For most people, the decision to be exposed to the experience of an arts event is a simple one. You go because you choose to go. Providing that choice to people with disabilities is the focus of this excellent publication, Access all Areas (1999). It was written for the Australia Council for the Arts by Accessible Arts (New South Wales) and Arts Access Australia, with some information from the Arts Council of England's Guidelines for marketing to disabled audiences. Published by the Australia Council, it’s a practical guide covering actions that are within reach of arts organisations, especially their marketing departments.

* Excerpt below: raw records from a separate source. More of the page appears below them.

<file path="config.mk">
export PLATFORM = sky130hd
export DESIGN_NAME = bram_a_wb_arbiter_flat
export DESIGN_NICKNAME = d
export VERILOG_FILES = /design/src/rtl/bram_a_wb_arbiter_pkg.sv /design/src/rtl/bram_a_wb_arbiter_if.sv /design/src/rtl/bram_a_wb_arbiter_wb_fifo.sv /design/src/rtl/bram_a_wb_arbiter.sv /design/src/flat_wrapper.sv
export SDC_FILE = /design/constraint.sdc
export NUM_CORES = 1
export LEC_CHECK = 0
export ABC_CLOCK_PERIOD_IN_PS = 6200
export BUFFER_PORTS_ARGS = -buffer_cell sky130_fd_sc_hd__clkbuf_2
export CORE_AREA = 5 5 132 134
export DETAILED_ROUTE_END_ITERATION = 6
export DIE_AREA = 0 0 137 139
export PLACE_DENSITY = 0.77
export SLEW_MARGIN = 20
export SYNTH_ARGS = -nofsm -noshare
export SYNTH_HDL_FRONTEND = slang
export SYNTH_SLANG_ARGS = --single-unit
</file>
<file path="constraint.sdc">
create_clock -name clk -period 6.2 [get_ports clk]
set_input_delay 0.62 -clock clk [delete_from_list [all_inputs] [get_ports clk]]
set_output_delay 0.62 -clock clk [all_outputs]
set_load 0.1 [all_outputs]
</file>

Marketing to people with disabilities is about equal opportunity, equal access and the recognition that people with disabilities are valuable members of your audience. Although it has been written for Australia, it still contains relevant information and useful tips. It can be dowloaded from the Australia Council website.

Making the Journey

Written by Mary Hutchison and edited by Emma Driver, this book was produced by Arts Access Australia in 2005. It showcases arts organisations in Australia that have made the journey towards including people with disabilities across all aspects of their programmes and activities. There are 12 case studies featured as examples of different approaches to art and disability. They describe initiatives that remove barriers to arts participation.

A useful resource for encouraging ideas to include people with disabilities in arts activity, Making the Journey can be dowloaded from the Arts Access Australia website.